Pistachios Nuts Lemon Leeks Leafy Greens Fruit Chickpeas Cashews Cashew Cheese Beans/Legumes Arugula Comfort Foods Quick and Easy Spring Recipes Summer Recipes High-Protein Soy-Free American Grain Bowl Dinner Seasonal Menu Winter Recipes
SERVINGS
2 4
PREP & COOK TIME
30 min
CALORIES
830
FAT
33g
CARBOHYDRATES
108g
PROTEIN
30g

MAIN INGREDIENTS

  1. ¾ cup barley
  2. 13.4 oz chickpeas
  3. 1 tbsp French mustard & herb blend
  4. 2 tbsp vegan butter
  5. 2 oz sliced leeks
  6. 2 tbsp pistachios
  7. 2 oz Treeline® Soft French-Style Cashew Cheese
  8. 1 lemon
  9. 1 apple
  10. 4 oz baby arugula
  11. 1 tbsp + 1 tsp (2 tbsp + 2 tsp) olive oil*
  12. Salt and pepper*
  13. *Not included
  14. For full ingredient list, see Nutrition
  15. Directions for 4 servings indicated in parentheses
Allergens: tree nut (cashew, pistachio), wheat
Nutrition

TOOLS

  • Large nonstick skillet
  • Baking sheet
  • Medium saucepan with lid

INSTRUCTIONS

1
Cook the pearled barley

Preheat the oven to 400°F. Add barley, 2¼ cups (4½ cups) water, and a pinch of salt to a medium saucepan over high heat.

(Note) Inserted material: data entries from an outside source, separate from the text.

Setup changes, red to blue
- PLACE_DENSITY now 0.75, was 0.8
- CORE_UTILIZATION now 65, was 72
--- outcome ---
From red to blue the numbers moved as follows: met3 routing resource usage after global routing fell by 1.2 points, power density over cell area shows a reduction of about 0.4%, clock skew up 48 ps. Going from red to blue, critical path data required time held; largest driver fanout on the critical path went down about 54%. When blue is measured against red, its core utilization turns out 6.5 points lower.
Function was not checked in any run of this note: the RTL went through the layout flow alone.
What follows belongs to an exercise in optimizing a design on an open flow for small area and a short achievable clock period; a production flow would make more cautious choices. RTL that was checked went through simulation tests only; none was proved equivalent to the original. Function not checked in runs 1 and 4 to 6: the RTL went through the layout flow alone.

==> flow/design.v <==
module fpmul_queue_wrapper #(
  parameter int DW    = 32,
  parameter int DEPTH = 4,
  parameter int CNT_W = $clog2(DEPTH) + 1
) (
  input  logic          Clk,
  input  logic          Rst_n,
  input  logic [2:0]    A,
  input  logic          WE,
  input  logic          RE,
  input  logic [DW-1:0] InData,
  output logic [DW-1:0] OutData,
  output logic          irq,
  output logic          done_sig
);
  localparam int PW = $clog2(DEPTH);
  localparam logic [CNT_W-1:0] FULL = CNT_W'(DEPTH);
  localparam logic [8:0] E_ZERO   = 9'd0;
  localparam logic [8:0] E_ZERO_D = 9'd1;
  localparam logic [8:0] E_NAN_D  = 9'd509;
  localparam logic [8:0] E_INF    = 9'd510;
  localparam logic [8:0] E_NAN    = 9'd511;
  logic wr_opa, wr_opb, wr_ctrl, rd_pop, flush, err_clr;
  logic cmd_full, cmd_empty, res_empty, res_full, cmd_push, cmd_pop, res_push, res_pop;
  logic [DW-1:0]    opa_q, opb_q;
  logic             va_q, vb_q;
  logic             irq_en_q, ovf_q, unf_q;
  logic [PW-1:0]    cmd_rd_q, res_rd_q;
  logic [CNT_W-1:0] cmd_cnt_q, res_cnt_q;
  logic [2:0]       ph_q;
  logic             drop_q;
  assign wr_opa    = WE && (A == 3'd0);
  assign wr_opb    = WE && (A == 3'd1);
  assign wr_ctrl   = WE && (A == 3'd5);
  assign rd_pop    = RE && (A == 3'd2);
  assign flush     = wr_ctrl && InData[1];
  assign err_clr   = wr_ctrl && InData[0];
  assign cmd_full  = (cmd_cnt_q == FULL);
  assign cmd_empty = (cmd_cnt_q == '0);
  assign res_empty = (res_cnt_q == '0);
  assign res_full  = (res_cnt_q == FULL);
  assign cmd_push  = wr_opb && !cmd_full;
  assign res_pop   = rd_pop && !res_empty && !flush;
  assign cmd_pop   = (ph_q == 3'd1) && !flush;
  assign res_push  = (ph_q == 3'd7) && !flush;
  assign irq       = irq_en_q && !res_empty;
  assign done_sig  = res_push;
  logic [7:0]  ea, eb;
  logic [22:0] fa, fb;
  logic        a_z, b_z, a_m, b_m, a_fz, b_fz, nan_r, inf_r, zero_r, dnf;
  logic [8:0]  esum_in;
  logic [55:0] cmd_in;
  assign ea   = opa_q[30:23];
  assign eb   = InData[30:23];
  assign fa   = opa_q[22:0];
  assign fb   = InData[22:0];
  assign a_z  = !va_q || (ea == 8'h00);
  assign b_z  = (eb == 8'h00);
  assign a_m  = va_q && (ea == 8'hFF);
  assign b_m  = (eb == 8'hFF);
  assign a_fz = !va_q || (fa == '0);
  assign b_fz = (fb == '0);
  assign nan_r  = (a_m && !a_fz) || (b_m && !b_fz) || (a_m && b_z) || (b_m && a_z);
  assign inf_r  = a_m || b_m;
  assign zero_r = a_z || b_z;
  assign dnf    = (a_z && !a_fz) || (b_z && !b_fz);
  always_comb begin
    if (nan_r)       esum_in = dnf ? E_NAN_D : E_NAN;
    else if (inf_r)  esum_in = E_INF;
    else if (zero_r) esum_in = dnf ? E_ZERO_D : E_ZERO;
    else             esum_in = 9'(ea) + 9'(eb);
  end
  assign cmd_in = {(va_q && opa_q[31]) ^ InData[31], esum_in, fa, fb};
  logic [55:0] cmd_mem_q [DEPTH];
  logic [31:0] res_mem_q [DEPTH];
  logic [55:0] cmd_head;
  logic [31:0] res_head, res_in;
  logic [PW-1:0] cmd_wr, res_wr;
  assign cmd_wr   = cmd_rd_q + PW'(cmd_cnt_q);
  assign res_wr   = res_rd_q + PW'(res_cnt_q);
  assign cmd_head = cmd_mem_q[cmd_rd_q];
  always_comb begin
    res_head = '0;
    for (int k = 0; k < DEPTH; k++)
      if (!res_empty && res_rd_q == PW'(k)) res_head = res_head | res_mem_q[k];
  end
  always_ff @(posedge Clk) begin
    if (cmd_push) cmd_mem_q[cmd_wr] <= cmd_in;
    if (res_push) res_mem_q[res_wr] <= res_in;
  end
  logic        sign_q;
  logic [8:0]  esum_q;
  logic [22:0] am_q, bm_q;
  logic [25:0] r_q;
  logic        s_q;
  logic [23:0] r_in;
  logic [27:0] sum;
  logic        ph0, ph1;
  assign ph0  = (ph_q == 3'd0);
  assign ph1  = (ph_q == 3'd1);
  assign r_in = ph1 ? 24'd0 : r_q[25:2];
  logic [27:0] pp0, pp1, pp2, pp3, s1, c1, s2, c2, s3, c3;
  assign pp0 = 28'({1'b1, am_q} & {24{bm_q[0]}});
  assign pp1 = 28'({1'b1, am_q} & {24{bm_q[1]}}) << 1;
  assign pp2 = 28'({1'b1, am_q} & {24{bm_q[2]}}) << 2;
  assign pp3 = 28'({1'b1, am_q} & {24{bm_q[3]}}) << 3;
  assign s1  = 28'(r_in) ^ pp0 ^ pp1;
  assign c1  = ((28'(r_in) & pp0) | (28'(r_in) & pp1) | (pp0 & pp1)) << 1;
  assign s2  = s1 ^ c1 ^ pp2;
  assign c2  = ((s1 & c1) | (s1 & pp2) | (c1 & pp2)) << 1;
  assign s3  = s2 ^ c2 ^ pp3;
  assign c3  = ((s2 & c2) | (s2 & pp3) | (c2 & pp3)) << 1;
  always_comb begin
    logic [27:0] g, p, gg, pp;
    g  = s3 & c3;
    p  = s3 ^ c3;
    gg = g;
    pp = p;
    for (int l = 0; l < 5; l++)
      for (int i = 0; i < 28; i++)
        if ((i + 1) % (2 << l) == 0) begin
          gg[i] = gg[i] | (pp[i] & gg[i - (1 << l)]);
          pp[i] = pp[i] & pp[i - (1 << l)];
        end
    for (int l = 3; l >= 0; l--)
      for (int i = 0; i < 28; i++)
        if ((i + 1) % (2 << l) == (1 << l) && i >= (2 << l)) begin
          gg[i] = gg[i] | (pp[i] & gg[i - (1 << l)]);
          pp[i] = pp[i] & pp[i - (1 << l)];
        end
    sum = p ^ {gg[26:0], 1'b0};
  end
  always_ff @(posedge Clk) begin
    if (ph0) begin
      sign_q <= cmd_head[55];
      esum_q <= cmd_head[54:46];
      am_q   <= cmd_head[45:23];
      bm_q   <= cmd_head[22:0];
    end else begin
      bm_q   <= {4'hF, bm_q[22:4]};
    end
    r_q <= sum[27:2];
    s_q <= (!ph1 && (s_q || (|r_q[1:0]))) || (|sum[1:0]);
  end
  logic        norm, g, st, rnd, cy;
  logic [22:0] frac_t, frac_r;
  logic [9:0]  e_r;
  logic        spec, s_nan, s_inf, s_dnf;
  always_comb begin
    norm   = r_q[25];
    frac_t = norm ? r_q[24:2] : r_q[23:1];
    g      = norm ? r_q[1] : r_q[0];
    st     = s_q || (norm && r_q[0]);
    rnd    = g && (st || frac_t[0]);
    {cy, frac_r} = {1'b0, frac_t} + 24'(rnd);
    e_r    = 10'(esum_q) + 10'(norm) + 10'(cy) - 10'd127;
    spec   = (esum_q == E_ZERO) || (esum_q == E_ZERO_D) || (esum_q == E_NAN_D) ||
             (esum_q == E_INF) || (esum_q == E_NAN);
    s_nan  = (esum_q == E_NAN) || (esum_q == E_NAN_D);
    s_inf  = (esum_q == E_INF);
    s_dnf  = (esum_q == E_ZERO_D) || (esum_q == E_NAN_D);
    if (spec) begin
      if (s_nan)      res_in = {1'b0, 8'hFF, 1'b1, 21'b0, s_dnf};
      else if (s_inf) res_in = {sign_q, 8'hFF, 23'b0};
      else            res_in = {sign_q, 8'h00, 22'b0, s_dnf};
    end else if (!e_r[9] && (e_r[8] || (e_r[7:0] == 8'hFF))) begin
      res_in = {sign_q, 8'hFF, 21'b0, 1'b1, 1'b0};           
    end else if (e_r[9] || (e_r[7:0] == 8'h00)) begin
      res_in = {sign_q, 8'h00, 21'b0, 1'b1, 1'b0};           
    end else begin
      res_in = {sign_q, e_r[7:0], frac_r};
    end
  end
  logic go;
  assign go = !cmd_empty && !res_full && !flush;
  always_ff @(posedge Clk or negedge Rst_n) begin
    if (!Rst_n) begin
      ph_q      <= 3'd0;
      drop_q    <= 1'b0;
      va_q      <= 1'b0;
      vb_q      <= 1'b0;
      irq_en_q  <= 1'b0;
      ovf_q     <= 1'b0;
      unf_q     <= 1'b0;
      cmd_rd_q  <= '0;
      cmd_cnt_q <= '0;
      res_rd_q  <= '0;
      res_cnt_q <= '0;
    end else begin
      case (ph_q)
        3'd0:    ph_q <= go ? 3'd1 : 3'd0;
        3'd6:    ph_q <= (drop_q || flush) ? 3'd0 : 3'd7;
        3'd7:    ph_q <= 3'd0;
        default: ph_q <= ph_q + 3'd1;
      endcase
      drop_q <= !ph0 && (drop_q || flush);
      if (wr_opa) va_q <= 1'b1;
      if (wr_opb) vb_q <= 1'b1;
      if (wr_ctrl) irq_en_q <= InData[2];
      ovf_q <= err_clr ? 1'b0 : (ovf_q | (wr_opb && cmd_full));
      unf_q <= err_clr ? 1'b0 : (unf_q | (rd_pop && res_empty));
      if (flush) begin
        cmd_rd_q  <= '0;
        cmd_cnt_q <= '0;
        res_rd_q  <= '0;
        res_cnt_q <= '0;
      end else begin
        cmd_rd_q  <= cmd_rd_q + PW'(cmd_pop);
        cmd_cnt_q <= cmd_cnt_q + CNT_W'(cmd_push) - CNT_W'(cmd_pop);
        res_rd_q  <= res_rd_q + PW'(res_pop);
        res_cnt_q <= res_cnt_q + CNT_W'(res_push) - CNT_W'(res_pop);
      end
    end
  end
  always_ff @(posedge Clk) begin
    if (wr_opa) opa_q <= InData;
    if (wr_opb) opb_q <= InData;
  end
  logic [31:0] rp;
  logic        r_ff, r_00, r_sp, busy;
  assign rp   = res_head;
  assign r_ff = (rp[30:23] == 8'hFF);
  assign r_00 = (rp[30:23] == 8'h00);
  assign r_sp = r_ff || r_00;
  assign busy = !ph0 || !cmd_empty;
  logic [31:0] rd_a, rd_b, rd_p, rd_f, rd_s, rd_c;
  logic [5:0]  sel;
  assign rd_a = opa_q;
  assign rd_b = opb_q;
  assign rd_p = {rp[31:2], rp[1:0] & {2{!r_sp}}};
  assign rd_f = {26'b0, r_ff && rp[1], r_00 && rp[1], r_ff && rp[22],
                 r_ff && !rp[22], r_sp && rp[0], r_00 && !res_empty};
  assign rd_s = DW'({8'b0, 8'(cmd_cnt_q), 8'(res_cnt_q), 3'b0,
                     irq_en_q, busy, cmd_full, ovf_q, unf_q});
  assign rd_c = DW'({irq_en_q, 2'b0});
  assign sel  = {A == 3'd5, A == 3'd4, A == 3'd3, A == 3'd2,
                 (A == 3'd1) && vb_q, (A == 3'd0) && va_q};
  for (genvar i = 0; i < 32; i++) begin : g_out
    logic ta, tb, tp, tf, ts, tc;
    assign ta = !(sel[0] && rd_a[i]);
    assign tb = !(sel[1] && rd_b[i]);
    assign tp = !(sel[2] && rd_p[i]);
    assign tf = !(sel[3] && rd_f[i]);
    assign ts = !(sel[4] && rd_s[i]);
    assign tc = !(sel[5] && rd_c[i]);
    if (i == 2) begin : g_n6
      fpmul_nand6 u_n (.x({ta, tb, tp, tf, ts, tc}), .y(OutData[i]));
    end else if (i < 5) begin : g_n5
      fpmul_nand5 u_n (.x({ta, tb, tp, tf, ts}), .y(OutData[i]));
    end else if (i == 5) begin : g_n4f
      fpmul_nand4 u_n (.x({ta, tb, tp, tf}), .y(OutData[i]));
    end else if ((i >= 8 && i <= 10) || (i >= 16 && i <= 18)) begin : g_n4s
      fpmul_nand4 u_n (.x({ta, tb, tp, ts}), .y(OutData[i]));
    end else begin : g_n3
      fpmul_nand3 u_n (.x({ta, tb, tp}), .y(OutData[i]));
    end
  end
endmodule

Bring to a boil, reduce heat to low, cover, and simmer until grains are tender, 22 to 25 minutes. Drain any remaining water and return barley to the saucepan, off heat.

2
Crisp the chickpeas

Drain and rinse the chickpeas, and pat dry. Place on a baking sheet and toss with 1 tbsp (2 tbsp) olive oil, French mustard & herb blend, and a pinch of salt. Roast until browned and crispy in places, 12 to 15 minutes.

3
Melt the leeks

Melt butter in a large nonstick skillet over low heat. Add leeks and a pinch of salt and pepper. Cook until softened and lightly browned, 8 to 10 minutes.

4
Roll the cheese

Finely chop the pistachios and add to a plate with a pinch of salt and pepper. Roll cashew cheese into 4(8) small balls, and roll in chopped pistachios to coat.

5
Prepare the salad

Halve the lemon(s), juice one half (1 lemon), and divide the other half (1 lemon) into wedges. Thinly slice the apple(s). Add sliced apple, arugula, 1 tsp (2 tsp) olive oil, lemon juice, and a pinch of salt and pepper to a medium bowl. Toss the arugula apple salad to combine.

6
Serve

Add cooked barley to the skillet with the melted leeks. Taste, and add salt and pepper as necessary. Divide the arugula apple salad between bowls. Top with cooked barley and melted leeks, crispy chickpeas, and pistachio cashew cheese. Serve the ancient grain bowls with lemon wedges. Dig in!